## What to work on:
Find all lines with the word "default" in the material, then copy them.
*** Opening of Material supplied ***
This is an optimization exercise on Yosys and OpenROAD, whose aim is small area, a short achievable clock period and few clock cycles, not a production implementation. For this run, only the layout was checked, not whether the RTL still works.

`design/flow/constraint.sdc`:
```
create_clock -name core_clock -period 50.0 [get_ports {clk}]
set_input_delay 10.0000 -clock core_clock [delete_from_list [all_inputs] [get_ports {clk}]]
set_output_delay 10.0000 -clock core_clock [all_outputs]
set_load 0.01 [all_outputs]
```
`design/flow/design.v`:
```
module fp_round (
    input  wire               sign,
    input  wire signed [9:0]  exp,
    input  wire        [25:0] sig,
    output wire        [31:0] result
);
    wire        sub = exp < 10'sd1;
    wire  [9:0] rs  = 10'sd1 - exp;                  
    wire        big = rs > 10'd26;
    wire [51:0] w   = {sig, 26'd0} >> rs[4:0];
    wire [25:0] m   = ~sub ? sig : big ? {25'd0, |sig} : {w[51:27], w[26] | (|w[25:0])};
    wire  [7:0] ef  = sub ? 8'd0 : exp[7:0];
    wire        inc = m[1] & (m[0] | m[2]);
    wire [30:0] pk  = {ef, m[24:2]} + {30'd0, inc};
    wire        ovf = ~sub & (exp > 10'sd254);
    assign result = ovf ? {sign, 8'hFF, 23'd0} : {sign, pk};
endmodule
module fp_add (
    input  wire [31:0] a,
    input  wire [31:0] b,
    output wire [31:0] r
);
    wire a_nan = (&a[30:23]) & (|a[22:0]);
    wire b_nan = (&b[30:23]) & (|b[22:0]);
    wire a_inf = (&a[30:23]) & ~(|a[22:0]);
    wire b_inf = (&b[30:23]) & ~(|b[22:0]);
    wire swap = b[30:0] > a[30:0];
    wire [31:0] x = swap ? b : a;
    wire [31:0] y = swap ? a : b;
    wire xn = |x[30:23];
    wire yn = |y[30:23];
    wire [7:0] ex = {x[30:24], x[23] | ~xn};
    wire [7:0] ey = {y[30:24], y[23] | ~yn};
    wire [7:0] d = ex - ey;
    wire sub = x[31] ^ y[31];
    wire [23:0] mx = {xn, x[22:0]};
    wire [23:0] my = {yn, y[22:0]};
    wire big = |d[7:5];
    wire [4:0] ds = d[4:0];
    wire [49:0] yw = {my, 26'd0} >> ds;
    wire [25:0] ya = big ? 26'd0 : yw[49:24];
    wire st = big ? |my : |yw[23:0];
    wire [27:0] ay = {1'b0, ya, st};
    wire [27:0] ax = {1'b0, mx, 3'b000};
    wire [27:0] s = sub ? ax - ay : ax + ay;
    reg [4:0] lz;
    integer k;
    always @* begin
        lz = 5'd27;
        for (k = 0; k < 27; k = k + 1)
            if (s[k]) lz = 5'd26 - k[4:0];
    end
    wire [7:0] exm1 = ex - 8'd1;
    wire lim = {3'b0, lz} > exm1;
    wire [4:0] sh = lim ? exm1[4:0] : lz;    
    wire [26:0] sn = s[26:0] << sh;
    wire [7:0] en = sn[26] ? ex - {3'b0, sh} : 8'd0;
    wire co = s[27];
    wire [22:0] mant = co ? s[26:4] : sn[25:3];
    wire g  = co ? s[3] : sn[2];
    wire stk = co ? |s[2:0] : |sn[1:0];
    wire [7:0] ef = co ? ex + 8'd1 : en;
    wire inc = g & (stk | mant[0]);
    wire [30:0] rr = {ef, mant} + {30'd0, inc};
    wire ovf = co & (&ex[7:1]) & ~ex[0] ;  
    wire zero = ~|s;
    assign r = (a_nan | b_nan | (a_inf & b_inf & (a[31] ^ b[31]))) ? 32'h7FC00000 :
               a_inf ? a : b_inf ? b :
               zero ? {x[31] & y[31], 31'd0} :
               ovf ? {x[31], 8'hFF, 23'd0} :
               {x[31], rr};
endmodule
module fp_mul (
    input  wire [31:0] a,
    input  wire [31:0] b,
    output wire [31:0] r
);
    wire an = |a[30:23], bn = |b[30:23];
    wire a_nan = (&a[30:23]) & (|a[22:0]);
    wire b_nan = (&b[30:23]) & (|b[22:0]);
    wire a_inf = (&a[30:23]) & ~(|a[22:0]);
    wire b_inf = (&b[30:23]) & ~(|b[22:0]);
    wire a_z = ~|a[30:0], b_z = ~|b[30:0];
    wire sg = a[31] ^ b[31];
    wire [23:0] ma = {an, a[22:0]};
    wire [23:0] mb = {bn, b[22:0]};
    wire [47:0] p = ma * mb;
    wire signed [9:0] e1 = $signed({2'b0, a[30:24], a[23] | ~an}) + $signed({2'b0, b[30:24], b[23] | ~bn}) - 10'sd126;
    reg [5:0] lz;
    integer k;
    always @* begin
        lz = 6'd48;
        for (k = 0; k < 48; k = k + 1)
            if (p[k]) lz = 6'd47 - k[5:0];
    end
    wire signed [9:0] em1 = e1 - 10'sd1;
    wire rgt = em1 < 0;                          
    wire lim = ~rgt && ($signed({4'b0, lz}) > em1);
    wire [5:0] ls = rgt ? 6'd0 : lim ? em1[5:0] : lz;
    wire [47:0] pl = p << ls;
    wire [26:0] pc = {p[47:22], |p[21:0]};
    wire [9:0] rs = -em1;
    wire rbig = rs > 10'd26;
    wire [53:0] pw = {pc, 27'd0} >> rs[4:0];
    wire [26:0] pr = rbig ? 27'd0 : pw[53:27];
    wire rst_ = rbig ? |pc : |pw[26:0];
    wire [22:0] mant = rgt ? pr[25:3] : pl[46:24];
    wire g = rgt ? pr[2] : pl[23];
    wire st = rgt ? (|pr[1:0] | rst_) : |pl[22:0];
    wire [9:0] ef = (rgt | ~pl[47]) ? 10'd0 : e1 - {4'd0, ls};
    wire ovf = ~rgt & ($signed(ef) > 10'sd254);
    wire inc = g & (st | mant[0]);
    wire [30:0] rr = {ef[7:0], mant} + {30'd0, inc};
    assign r = (a_nan | b_nan | (a_inf & b_z) | (b_inf & a_z)) ? 32'h7FC00000 :
               (a_inf | b_inf | ovf) ? {sg, 8'hFF, 23'd0} :
               (a_z | b_z) ? {sg, 31'd0} : {sg, rr};
endmodule
module fp_div (
    input  wire        clk,
    input  wire        start,
    input  wire [31:0] a,
    input  wire [31:0] b,
    output reg  [31:0] result
);
    localparam B = 5, NCYC = 5;    
    wire a_nan  = (&a[30:23]) & (|a[22:0]);
    wire b_nan  = (&b[30:23]) & (|b[22:0]);
    wire a_inf  = (&a[30:23]) & ~(|a[22:0]);
    wire b_inf  = (&b[30:23]) & ~(|b[22:0]);
    wire a_zero = ~|a[30:0];
    wire b_zero = ~|b[30:0];
    wire sign   = a[31] ^ b[31];
    wire an = |a[30:23], bn = |b[30:23];
    wire [23:0] ma = {an, a[22:0]};
    wire [23:0] mb = {bn, b[22:0]};
    reg  [4:0] lza, lzb;
    integer k;
    always @* begin
        lza = 5'd0; lzb = 5'd0;
        for (k = 0; k < 24; k = k + 1) begin
            if (ma[k]) lza = 5'd23 - k[4:0];
            if (mb[k]) lzb = 5'd23 - k[4:0];
        end
    end
    wire [23:0] na = ma << lza;
    wire [23:0] nb = mb << lzb;
    wire a_lt_b = na < nb;
    wire signed [9:0] e_q = $signed({2'd0, a[30:24], a[23] | ~an}) - $signed({5'd0, lza})
                          - $signed({2'd0, b[30:24], b[23] | ~bn}) + $signed({5'd0, lzb})
                          + 10'sd127 - (a_lt_b ? 10'sd1 : 10'sd0);
    wire        spec   = a_nan | b_nan | a_inf | b_inf | a_zero | b_zero;
    wire [31:0] spec_v = (a_nan | b_nan | (a_inf & b_inf) | (a_zero & b_zero)) ? 32'h7FC00000 :
                         (a_inf | b_zero) ? {sign, 8'hFF, 23'd0} : {sign, 31'd0};
    reg  [25:0] rem;
    reg  [23:0] dv;
    reg  [24:0] quot;
    reg  signed [9:0] ex;
    reg         sg, sp_r;
    reg  [31:0] sp_v;
    reg  [2:0]  cnt;
    wire [25:0] r0  = start ? (a_lt_b ? {1'b0, na, 1'b0} : {2'b00, na}) : rem;
    wire [23:0] d0  = start ? nb : dv;
    reg  [25:0] r;
    reg  [24:0] q;
    reg  [25:0] t;
    integer i;
    always @* begin
        r = r0;
        q = start ? 25'd0 : quot;
        for (i = 0; i < B; i = i + 1) begin
            t = r - {2'b00, d0};
            q = {q[23:0], ~t[25]};
            r = t[25] ? {r[24:0], 1'b0} : {t[24:0], 1'b0};
        end
    end
    wire [31:0] rounded;
    fp_round u_round (.sign(sg), .exp(ex), .sig({q, r != 26'd0}), .result(rounded));
    always @(posedge clk) begin
        rem  <= r;
        quot <= q;
        if (start) begin
            dv   <= nb;
            ex   <= e_q;
            sg   <= sign;
            sp_r <= spec;
            sp_v <= spec_v;
            cnt  <= 3'd1;
        end else if (cnt != 3'd0) begin
            cnt <= (cnt == NCYC - 1) ? 3'd0 : cnt + 3'd1;
            if (cnt == NCYC - 1) result <= sp_r ? sp_v : rounded;
        end
    end
endmodule
module loop_law (
    input  wire        clk,
    input  wire        rst,
    input  wire        start,
    input  wire  [1:0] mode,
    input  wire        d_on_meas,
    input  wire        d_zero,
    input  wire        sat_ext,
    input  wire        plant_lost,
    input  wire [31:0] sp,
    input  wire [31:0] pv,
    input  wire [31:0] ff,
    input  wire [31:0] man_out,
    input  wire [31:0] kp,
    input  wire [31:0] ki,
    input  wire [31:0] kd,
    input  wire [31:0] tf,
    input  wire [31:0] h,
    input  wire [31:0] out_hi,
    input  wire [31:0] out_lo,
    input  wire [31:0] out_prev,
    input  wire [31:0] i_prev,
    input  wire [31:0] d_prev,
    input  wire [31:0] y_prev,
    output reg         done,
    output reg  [31:0] out,
    output reg  [31:0] i_out,
    output reg  [31:0] d_out,
    output reg  [31:0] y_out,
    output reg         numeric,
    output reg         i_inhibit,
    output reg         sat_hi,
    output reg         sat_lo
);
    localparam M_AUTO = 2'd0, M_MANUAL = 2'd1, M_FIRST = 2'd2, M_TRANSFER = 2'd3;
    localparam [4:0]
        S_IDLE = 5'd0,
        S_A0 = 5'd1, S_A1 = 5'd2, S_A2 = 5'd3, S_A3 = 5'd4, S_A4 = 5'd5,
        S_A5 = 5'd6, S_A6 = 5'd7, S_A7 = 5'd8, S_A8 = 5'd9,
        S_Q0 = 5'd10, S_Q1 = 5'd11, S_Q2 = 5'd12, S_Q3 = 5'd13, S_Q4 = 5'd14,
        S_Q5 = 5'd15, S_Q6 = 5'd16, S_Q7 = 5'd17,
        S_V2 = 5'd18, S_V3 = 5'd19, S_FIN = 5'd20,
        S_R1 = 5'd21, S_R2 = 5'd22, S_R3 = 5'd23,
        S_T2 = 5'd24, S_T3 = 5'd25,
        S_B0 = 5'd26, S_B1 = 5'd27, S_B2 = 5'd28, S_B3 = 5'd29, S_B4 = 5'd30;
    function is_nan(input [31:0] x);
        is_nan = (&x[30:23]) & (|x[22:0]);
    endfunction
    function is_fin(input [31:0] x);
        is_fin = ~&x[30:23];
    endfunction
    function f_lt(input [31:0] x, input [31:0] y);
        begin
            if (is_nan(x) || is_nan(y))
                f_lt = 1'b0;
            else if (x[30:0] == 0 && y[30:0] == 0)
                f_lt = 1'b0;
            else if (x[31] != y[31])
                f_lt = x[31];
            else if (!x[31])
                f_lt = x[30:0] < y[30:0];
            else
                f_lt = x[30:0] > y[30:0];
        end
    endfunction
    function f_eq(input [31:0] x, input [31:0] y);
        f_eq = !is_nan(x) && !is_nan(y) &&
               ((x == y) || (x[30:0] == 0 && y[30:0] == 0));
    endfunction
    function [31:0] addz(input [31:0] x);
        addz = (x == 32'h80000000) ? 32'd0 : x;
    endfunction
    reg  [1:0] r_mode;
    reg        r_dom, r_dz, r_sat, r_plant;
    reg [31:0] r_sp, r_pv, r_ff, r_man, r_kp, r_ki, r_kd, r_tf, r_h;
    reg [31:0] r_hi, r_lo, r_outp, r_ip, r_dp, r_yp;
    reg  [4:0] state;
    reg [31:0] e, y, p, t1, t2, den, kih, di, ipd, v1, vv, w, ti;
    reg        rec;             
    reg  [31:0] add_a, add_b, mul_a, mul_b;
    reg         add_sub, div_go;
    wire [31:0] add_r, mul_r, div_r;
    fp_add u_add (.a(add_a), .b({add_b[31] ^ add_sub, add_b[30:0]}), .r(add_r));
    fp_mul u_mul (.a(mul_a), .b(mul_b), .r(mul_r));
    fp_div u_div (.clk(clk), .start(div_go), .a(t1), .b(den), .result(div_r));
    wire [31:0] d = r_dz ? 32'd0 : div_r;
    always @* begin
        add_a = r_sp; add_b = r_pv; add_sub = 1'b1;
        mul_a = r_tf; mul_b = r_dp;
        div_go = 1'b0;
        case (state)
            S_A0: begin add_a = r_sp; add_b = r_pv; add_sub = 1'b1; mul_a = r_tf; mul_b = r_dp; end
            S_A1: begin add_a = y;    add_b = r_yp; add_sub = 1'b1; mul_a = r_kp; mul_b = e;    end
            S_A2: begin add_a = r_tf; add_b = r_h;  add_sub = 1'b0; mul_a = r_kd; mul_b = t2;   end
            S_A3: begin add_a = t1;   add_b = t2;   add_sub = 1'b0; mul_a = r_ki; mul_b = r_h;  end
            S_A4: begin div_go = 1'b1;                              mul_a = kih;  mul_b = e;    end
            S_A5: begin add_a = r_ip; add_b = di;   add_sub = 1'b0; end
            S_A6: begin add_a = p;    add_b = ipd;  add_sub = 1'b0; end
            S_A7: begin add_a = r_outp; add_b = p;  add_sub = 1'b1; end
            S_Q0: begin add_a = {~r_pv[31], r_pv[30:0]}; add_b = r_yp; add_sub = 1'b1;
                        mul_a = r_tf; mul_b = r_dp; end
            S_Q1: begin add_a = r_tf; add_b = r_h;  add_sub = 1'b0; mul_a = r_kd; mul_b = t2;   end
            S_Q2: begin add_a = t1;   add_b = t2;   add_sub = 1'b0; mul_a = r_ki; mul_b = r_h;  end
            S_Q3: begin div_go = 1'b1; add_a = r_sp; add_b = r_pv; add_sub = 1'b1; end
            S_Q4: begin mul_a = r_kp; mul_b = e; end
            S_Q5: begin mul_a = kih;  mul_b = e; end
            S_Q6: begin add_a = r_ip; add_b = di;   add_sub = 1'b0;
                        if (r_mode == M_TRANSFER) begin add_a = r_outp; add_b = p; add_sub = 1'b1; end
                  end
            S_Q7: begin add_a = p;    add_b = ipd;  add_sub = 1'b0; end
            S_V2: begin add_a = v1;   add_b = d;    add_sub = 1'b0; end
            S_V3: begin add_a = vv;   add_b = r_ff; add_sub = 1'b0; end
            S_R1: begin add_a = p;    add_b = r_ip; add_sub = 1'b0; end
            S_R2: begin add_a = w;    add_b = d;    add_sub = 1'b0; end
            S_R3: begin add_a = w;    add_b = r_ff; add_sub = 1'b0; end
            S_T2: begin add_a = ti;   add_b = d;    add_sub = 1'b1; end
            S_T3: begin add_a = ti;   add_b = r_ff; add_sub = 1'b1; end
            S_B0: begin add_a = r_sp; add_b = r_pv; add_sub = 1'b1; mul_a = r_ki; mul_b = r_h; end
            S_B1: begin mul_a = kih;  mul_b = e; end
            S_B2: begin mul_a = r_kp; mul_b = e;
                        add_a = r_ip; add_b = di; add_sub = 1'b0; end
            S_B3: begin add_a = p;
                        add_b = (r_mode == M_AUTO) ? ipd : r_ip;
                        add_sub = 1'b0;
                        if (r_mode == M_TRANSFER) begin add_a = r_outp; add_b = p; add_sub = 1'b1; end
                  end
            S_B4: begin add_a = (r_mode == M_TRANSFER) ? ti : v1; add_b = r_ff;
                        add_sub = (r_mode == M_TRANSFER); end
            default: ;
        endcase
    end
    wire        ext_hi = r_sat && f_lt(32'd0, r_outp);
    wire        ext_lo = r_sat && f_lt(r_outp, 32'd0);
    wire        hiS = f_lt(r_hi, vv) || ext_hi;
    wire        loS = f_lt(vv, r_lo) || ext_lo;
    wire        inh_a = r_plant || (hiS && f_lt(32'd0, di)) || (loS && f_lt(di, 32'd0));
    wire        inh = (r_mode == M_AUTO) && inh_a;
    wire [31:0] w_f = (r_mode == M_AUTO && !rec) ? vv : w;
    wire [31:0] i_f = (r_mode == M_AUTO) ? (inh ? r_ip : ipd) :
                      (r_mode == M_TRANSFER) ? ti : r_ip;
    wire [31:0] u_src = (r_mode == M_MANUAL) ? r_man : w_f;
    wire [31:0] u_max = f_lt(r_lo, u_src) ? u_src : r_lo;
    wire [31:0] u_cl  = f_lt(u_max, r_hi) ? u_max : r_hi;
    wire [31:0] u     = (r_mode == M_TRANSFER) ? r_outp : u_cl;
    reg bad;
    always @* begin
        case (r_mode)
            M_AUTO:   bad = !(is_fin(e) && is_fin(p) && is_fin(y) && is_fin(d) &&
                              is_fin(di) && is_fin(vv) && is_fin(i_f) && is_fin(w_f));
            M_MANUAL: bad = !(is_fin(e) && is_fin(y) && is_fin(d) && is_fin(r_man));
            M_FIRST:  bad = !(is_fin(e) && is_fin(p) && is_fin(y) && is_fin(w_f));
            default:  bad = !(is_fin(e) && is_fin(p) && is_fin(y) && is_fin(d) && is_fin(i_f));
        endcase
    end
    always @(posedge clk) begin
        if (rst) begin
            state <= S_IDLE;
            done  <= 1'b0;
        end else begin
            done <= 1'b0;
            case (state)
                S_IDLE: if (start) begin
                    r_mode  <= mode;
                    r_dom   <= d_on_meas;
                    r_dz    <= d_zero || (mode == M_FIRST);
                    r_sat   <= sat_ext;
                    r_plant <= plant_lost;
                    r_sp    <= sp;
                    r_pv    <= pv;
                    r_ff    <= ff;
                    r_man   <= man_out;
                    r_kp    <= kp;
                    r_ki    <= ki;
                    r_kd    <= kd;
                    r_tf    <= tf;
                    r_h     <= h;
                    r_hi    <= out_hi;
                    r_lo    <= out_lo;
                    r_outp  <= out_prev;
                    r_ip    <= i_prev;
                    r_dp    <= d_prev;
                    r_yp    <= y_prev;
                    rec     <= 1'b0;
                    if (d_zero || mode == M_FIRST) state <= S_B0;
                    else if (d_on_meas)            state <= S_Q0;
                    else                           state <= S_A0;
                end
                S_A0: begin e <= add_r; y <= add_r; t1 <= mul_r; state <= S_A1; end
                S_A1: begin t2 <= add_r; p <= mul_r; state <= S_A2; end
                S_A2: begin den <= add_r; t2 <= mul_r; state <= S_A3; end
                S_A3: begin t1 <= add_r; kih <= mul_r; state <= S_A4; end
                S_A4: begin di <= mul_r; state <= S_A5; end                  
                S_A5: begin ipd <= add_r; state <= S_A6; end
                S_A6: begin v1 <= add_r; state <= S_A7; end
                S_A7: begin ti <= add_r; state <= S_A8; end
                S_A8: state <= (r_mode == M_MANUAL) ? S_FIN :
                               (r_mode == M_TRANSFER) ? S_T2 : S_V2;
                S_Q0: begin y <= {~r_pv[31], r_pv[30:0]}; t2 <= add_r; t1 <= mul_r; state <= S_Q1; end
                S_Q1: begin den <= add_r; t2 <= mul_r; state <= S_Q2; end
                S_Q2: begin t1 <= add_r; kih <= mul_r; state <= S_Q3; end
                S_Q3: begin e <= add_r; state <= S_Q4; end                   
                S_Q4: begin p <= mul_r; state <= S_Q5; end
                S_Q5: begin di <= mul_r; state <= S_Q6; end
                S_Q6: begin ipd <= add_r; ti <= add_r; state <= S_Q7; end
                S_Q7: begin v1 <= add_r;
                    state <= (r_mode == M_MANUAL) ? S_FIN :
                             (r_mode == M_TRANSFER) ? S_T2 : S_V2;
                end
                S_V2: begin vv <= add_r; state <= S_V3; end
                S_V3: begin vv <= add_r; state <= S_FIN; end
                S_R1: begin w <= add_r; state <= S_R2; end
                S_R2: begin w <= r_dz ? addz(w) : add_r; state <= S_R3; end
                S_R3: begin w <= add_r; rec <= 1'b1; state <= S_FIN; end
                S_T2: begin ti <= add_r; state <= S_T3; end
                S_T3: begin ti <= add_r; state <= S_FIN; end
                S_B0: begin
                    e <= add_r;
                    y <= r_dom ? {~r_pv[31], r_pv[30:0]} : add_r;
                    kih <= mul_r;
                    state <= (r_mode == M_MANUAL) ? S_FIN :
                             (r_mode == M_AUTO) ? S_B1 : S_B2;
                end
                S_B1: begin di <= mul_r; state <= S_B2; end
                S_B2: begin ipd <= add_r; p <= mul_r; state <= S_B3; end
                S_B3: begin
                    if (r_mode == M_TRANSFER) ti <= add_r;
                    else begin v1 <= addz(add_r); w <= addz(add_r); end
                    state <= S_B4;
                end
                S_B4: begin
                    if (r_mode == M_TRANSFER) ti <= add_r;
                    else begin vv <= add_r; w <= add_r; end
                    rec <= (r_mode == M_FIRST);
                    state <= S_FIN;
                end
                S_FIN: begin
                    if (inh && !rec) begin
                        state <= S_R1;
                    end else begin
                        if (bad) begin
                            out       <= r_outp;
                            i_out     <= r_ip;
                            d_out     <= r_dp;
                            y_out     <= r_yp;
                            numeric   <= 1'b1;
                            i_inhibit <= 1'b0;
                            sat_hi    <= 1'b0;
                            sat_lo    <= 1'b0;
                        end else begin
                            out       <= u;
                            i_out     <= i_f;
                            d_out     <= d;
                            y_out     <= y;
                            numeric   <= 1'b0;
                            i_inhibit <= inh;
                            sat_hi    <= f_eq(u, r_hi) || ext_hi;
                            sat_lo    <= f_eq(u, r_lo) || ext_lo;
                        end
                        done  <= 1'b1;
                        state <= S_IDLE;
                    end
                end
                default: state <= S_IDLE;
            endcase
        end
    end
endmodule
```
*** Close of Material supplied ***
## Finished task:
            default: ;
            default:  bad = !(is_fin(e) && is_fin(p) && is_fin(y) && is_fin(d) && is_fin(i_f));
                default: state <= S_IDLE;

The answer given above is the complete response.